I have one ditch dug and one more to go for the 4" drain pipes under the slab. I have more trim digging to do depending on what the distance should be between the top of the horizontal 4" drain and the bottom of the slab. My plan is to dig the ditch deep enough to put a thin layer of sand in the ditch for the pipe to lay on and then cover the pipe in more sand and small river rock (pee gravel)...Im shooting for a 3" space between the top of the drain pipe and where the bottom of the slab will sit. Does this sound like enough space ?
Thanks


----------



## glennjanie (Jun 9, 2006)

That's perfect, mudball! I think you will come out OK on this job. May I revisit the fall issue? You said the sewer will be 60 feet long, National and Kentucky Plumbing code say 1/4 inch per foot is acceptable. If it falls 1/4" per foot you have 60 quater inch drops. 60/4=15 inches or some of us need to sit down with a tape measure and count the 1/4" increments in 15"; just to see if you come up with 60. I rest my case.
Glenn


----------



## Mudball (Jun 10, 2006)

Thanks glennjanie. It looks like we are going to be sitting perfect on the correct amount fall for the pipe.
When you said..."That's perfect, mudball! I think you will come out OK on this job." Did you mean that Im ok on the first question as far as on the amount of distance between the top of the pipe and the bottom of the slab ?
Im actually referring to the highest (most shallow) the beginning part of the pipe because after that, the pipe will be dropping deep enough under the slab with plenty of gravel over it to protect it from the slab. Im concerned about the highest part of the pipe. Does that make sense 
Sorry if I dont make questions very clear. I would say its because of my lack of experience and/or terminoligy...but Im learning. So 3" is ok ? 
Thanks


----------



## glennjanie (Jun 10, 2006)

Good Morning Mudball:
Yes, the begining point being 3" below the bottom of the concrete is perfect. You can carry a 1/8" per foot fall from there to the foundation line. Then, when you get outside the foundation you need to install a test tee so you can seperate the building drain for testing. Kentucky code requires 18" cover over the sewer outside the foundation line which can be achieved with a 45 degree drop.
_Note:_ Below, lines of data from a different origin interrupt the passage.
==> src/rtl/wb_port_arbiter.sv <==
// Register-file write-port arbiter: pipeline writeback has priority, long-latency
// results queue in a small FIFO with kill-on-overwrite and a starvation-forced drain.
module wb_port_arbiter #(
  parameter int WIDTH      = 32,
  parameter int ADDR_WIDTH = 5,
  parameter int DEPTH      = 2,
  parameter int STARVE_MAX = 4
) (
  input  logic                   clk,
  input  logic                   rst_n,
  input  logic                   regWrite_W,
  input  logic [ADDR_WIDTH-1:0]  rd_W,
  input  logic [WIDTH-1:0]       result_W,
  input  logic                   ll_valid,
  input  logic [ADDR_WIDTH-1:0]  ll_rd,
  input  logic [WIDTH-1:0]       ll_data,
  output logic                   ll_ready,
  output logic                   rf_we,
  output logic [ADDR_WIDTH-1:0]  rf_addr,
  output logic [WIDTH-1:0]       rf_wd,
  output logic                   stall_W,
  output logic [$clog2(DEPTH):0] pending_count
);

  localparam int PW = $clog2(DEPTH);
  localparam int CW = $clog2(DEPTH) + 1;
  localparam int SW = $clog2(STARVE_MAX + 1);
  localparam logic [CW-1:0] FULL_CNT   = CW'(DEPTH);
  localparam logic [SW-1:0] STARVE_TOP = SW'(STARVE_MAX);

  typedef enum logic [1:0] {
    S_IDLE    = 2'd0,
    S_PENDING = 2'd1,
    S_DRAIN   = 2'd2
  } state_e;

  state_e                state_q, state_d;
  logic [CW-1:0]         count_q, count_d;
  logic [SW-1:0]         starve_q, starve_d;
  logic [PW-1:0]         wr_ptr_q, rd_ptr_q;
  logic [ADDR_WIDTH-1:0] ent_rd_q   [DEPTH];
  logic [WIDTH-1:0]      ent_data_q [DEPTH];
  logic [DEPTH-1:0]      ent_kill_q;

  logic empty_s, head_kill_s, pipe_wr_s, pop_s, enq_s;

  assign empty_s       = (count_q == {CW{1'b0}});
  assign head_kill_s   = !empty_s && ent_kill_q[rd_ptr_q];
  assign ll_ready      = (count_q != FULL_CNT);
  assign pending_count = count_q;

  // State register: FSM state, occupancy and starvation counter.
  always_ff @(posedge clk or negedge rst_n) begin
    if (!rst_n) begin
      state_q  <= S_IDLE;
      count_q  <= {CW{1'b0}};
      starve_q <= {SW{1'b0}};
    end else begin
      state_q  <= state_d;
      count_q  <= count_d;
      starve_q <= starve_d;
    end
  end

  // Next-state: DRAIN is entered once the head has been passed over STARVE_MAX times.
  always_comb begin
    count_d = count_q + CW'(enq_s) - CW'(pop_s);
    if (empty_s || pop_s) begin
      starve_d = {SW{1'b0}};
    end else if (starve_q == STARVE_TOP) begin
      starve_d = starve_q;
    end else begin
      starve_d = starve_q + SW'(1'b1);
    end
    if (count_d == {CW{1'b0}}) begin
      state_d = S_IDLE;
    end else if (starve_d == STARVE_TOP) begin
      state_d = S_DRAIN;
    end else begin
      state_d = S_PENDING;
    end
  end

  // Port selection; a killed head is discarded instead of stalling the pipeline.
  always_comb begin
    rf_we   = 1'b0;
    rf_addr = ent_rd_q[rd_ptr_q];
    rf_wd   = ent_data_q[rd_ptr_q];
    case (state_q)
      S_DRAIN: stall_W = !head_kill_s;
      default: stall_W = 1'b0;
    endcase
    pipe_wr_s = rst_n && regWrite_W && (rd_W != {ADDR_WIDTH{1'b0}}) && !stall_W;
    pop_s     = rst_n && !empty_s && (head_kill_s || !pipe_wr_s);
    if (pipe_wr_s) begin
      rf_we   = 1'b1;
      rf_addr = rd_W;
      rf_wd   = result_W;
    end else if (pop_s && !head_kill_s) begin
      rf_we = 1'b1;
    end else begin
      rf_we = 1'b0;
    end
    enq_s = rst_n && ll_valid && ll_ready && (ll_rd != {ADDR_WIDTH{1'b0}}) &&
            !(pipe_wr_s && (ll_rd == rd_W));
  end

  // FIFO storage, pointers and kill marking by younger pipeline writes.
  always_ff @(posedge clk or negedge rst_n) begin
    if (!rst_n) begin
      wr_ptr_q   <= {PW{1'b0}};
      rd_ptr_q   <= {PW{1'b0}};
      ent_kill_q <= {DEPTH{1'b0}};
      for (int i = 0; i < DEPTH; i++) begin
        ent_rd_q[i]   <= {ADDR_WIDTH{1'b0}};
        ent_data_q[i] <= {WIDTH{1'b0}};
      end
    end else begin
      for (int i = 0; i < DEPTH; i++) begin
        if (pipe_wr_s && (ent_rd_q[i] == rd_W)) begin
          ent_kill_q[i] <= 1'b1;
        end
      end
      if (enq_s) begin
        ent_rd_q[wr_ptr_q]   <= ll_rd;
        ent_data_q[wr_ptr_q] <= ll_data;
        ent_kill_q[wr_ptr_q] <= 1'b0;
        wr_ptr_q             <= wr_ptr_q + PW'(1'b1);
      end
      if (pop_s) begin
        rd_ptr_q <= rd_ptr_q + PW'(1'b1);
      end
    end
  end

endmodule
$ cat src/rtl/uart_pkg.sv
// Shared UART definitions for the word-level TX and RX paths.
// Line levels, transmitter states and baud-rate derivation.
package uart_pkg;

    typedef enum logic [2:0] {
        IDLE,
        CHK_CTS,
        START,
        DATA,
        STOP
    } tx_state_t;

    localparam logic UART_IDLE  = 1'b1;
    localparam logic UART_START = 1'b0;

    function automatic int clks_per_bit(input int freq, input int baud);
        return freq / baud;
    endfunction

endpackage

$ cat src/rtl/uart_baud_gen.sv
// Bit-period counter: ticks on the last clock of each bit.
// Held at zero while clear is high so a frame starts aligned.
module uart_baud_gen
    import uart_pkg::*;
#(
    parameter int CLKS_PER_BIT = 10
) (
    input  logic clock,
    input  logic reset,
    input  logic clear,
    output logic bit_tick
);

    localparam int CW = (CLKS_PER_BIT > 2) ? $clog2(CLKS_PER_BIT) : 1;
    localparam logic [CW-1:0] LAST = CW'(CLKS_PER_BIT - 1);

    logic [CW-1:0] cnt;

    // Count 0..CLKS_PER_BIT-1, reloading at every bit boundary.
    always_ff @(posedge clock or negedge reset) begin
        if (!reset) begin
            cnt <= '0;
        end else if (clear || cnt == LAST) begin
            cnt <= '0;
        end else begin
            cnt <= cnt + 1'b1;
        end
    end

    assign bit_tick = !clear && (cnt == LAST);

endmodule
<file path="src/rtl/mem_port_arbiter_pkg.sv">
// mem_port_arbiter_pkg: shared types for the fetch/data memory port arbiter.
// Holds the arbiter state encoding, grant-owner type, access-size encoding
// and the data-stage request/response bundles used around the arbiter.
package mem_port_arbiter_pkg;
  localparam int XLEN_DEF = 32;
  typedef enum logic [1:0] {SIZE_B = 2'd0, SIZE_H = 2'd1, SIZE_W = 2'd2} mem_size_t;
  typedef logic [1:0] arb_state_t;
  localparam arb_state_t ST_IDLE   = 2'd0;
  localparam arb_state_t ST_WAIT_I = 2'd1;
  localparam arb_state_t ST_WAIT_D = 2'd2;
  typedef enum logic {GRANT_I = 1'b0, GRANT_D = 1'b1} grant_t;
  typedef struct packed {
    logic                valid;
    logic                wen;
    logic [XLEN_DEF-1:0] addr;
    logic [XLEN_DEF-1:0] wdata;
    mem_size_t           wmask;
  } dreq_t;
  typedef struct packed {
    logic                valid;
    logic [XLEN_DEF-1:0] rdata;
  } dresp_t;
endpackage

</file>
<file path="src/rtl/mem_port_arbiter.sv">
// mem_port_arbiter: shares one single-outstanding memory port between fetch and data.
// Ports: clk/rst_n (async active-low); ireq_* fetch request, iresp_* fetch data;
// dreq_* load/store request, dresp_* completion; mreq_*/mresp_* shared memory;
// err_unexpected_resp sticky stray-response flag; icount/dcount accepted commands.
module mem_port_arbiter
  import mem_port_arbiter_pkg::*;
#(
  parameter int XLEN  = XLEN_DEF,
  parameter int CNT_W = 32
) (
  input  logic             clk,
  input  logic             rst_n,
  input  logic             ireq_valid,
  output logic             ireq_ready,
  input  logic [XLEN-1:0]  ireq_addr,
  output logic             iresp_valid,
  output logic [XLEN-1:0]  iresp_rdata,
  input  logic             dreq_valid,
  output logic             dreq_ready,
  input  logic             dreq_wen,
  input  logic [XLEN-1:0]  dreq_addr,
  input  logic [XLEN-1:0]  dreq_wdata,
  input  logic [1:0]       dreq_wmask,
  output logic             dresp_valid,
  output logic [XLEN-1:0]  dresp_rdata,
  output logic             mreq_valid,
  output logic             mreq_wen,
  output logic [XLEN-1:0]  mreq_addr,
  output logic [XLEN-1:0]  mreq_wdata,
  output logic [1:0]       mreq_wmask,
  input  logic             mreq_ready,
  input  logic             mresp_valid,
  input  logic [XLEN-1:0]  mresp_rdata,
  output logic             err_unexpected_resp,
  output logic [CNT_W-1:0] icount,
  output logic [CNT_W-1:0] dcount
);
  arb_state_t state;
  grant_t     last_grant;
  logic       idle;
  logic       sel_d;
  logic       accept;
  assign idle = state == ST_IDLE;
  // Data wins when it is alone or when fetch was granted last; re-evaluated every idle cycle.
  assign sel_d = dreq_valid & (~ireq_valid | (last_grant == GRANT_I));
  // Gating with rst_n keeps every handshake output low while reset is held.
  assign mreq_valid  = rst_n & idle & (ireq_valid | dreq_valid);
  assign mreq_wen    = idle & sel_d & dreq_wen;
  assign mreq_addr   = sel_d ? dreq_addr : ireq_addr;
  assign mreq_wdata  = dreq_wdata;
  assign mreq_wmask  = sel_d ? dreq_wmask : SIZE_W;
  assign accept      = mreq_valid & mreq_ready;
  assign ireq_ready  = accept & ~sel_d;
  assign dreq_ready  = accept & sel_d;
  assign iresp_valid = rst_n & (state == ST_WAIT_I) & mresp_valid;
  assign dresp_valid = rst_n & (state == ST_WAIT_D) & mresp_valid;
  assign iresp_rdata = mresp_rdata;
  assign dresp_rdata = mresp_rdata;
  always_ff @(posedge clk or negedge rst_n) begin
    if (!rst_n) begin
      state               <= ST_IDLE;
      last_grant          <= GRANT_I;
      icount              <= '0;
      dcount              <= '0;
      err_unexpected_resp <= 1'b0;
    end else if (idle) begin
      if (mresp_valid) err_unexpected_resp <= 1'b1;
      if (accept) begin
        state      <= sel_d ? ST_WAIT_D : ST_WAIT_I;
        last_grant <= sel_d ? GRANT_D : GRANT_I;
        if (sel_d) dcount <= dcount + CNT_W'(1);
        else       icount <= icount + CNT_W'(1);
      end
    end else if (mresp_valid) begin
      state <= ST_IDLE;
    end
  end
endmodule

</file>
Then the 1/4" per foot fall would be carried from there to the septic tank or other point of disposal. If your ground falls faster than that, you can make more 45 degree drops to keep the sewer 18" below the ground.
Glenn


----------



## Mudball (Jun 10, 2006)

Thanks glennjanie. That sounds great. I'm so tired right now 
Is has been a very hard hot long day. I guess I'll get it done soon. Thanks for the help. It looks like everything is going to be alright...in time


----------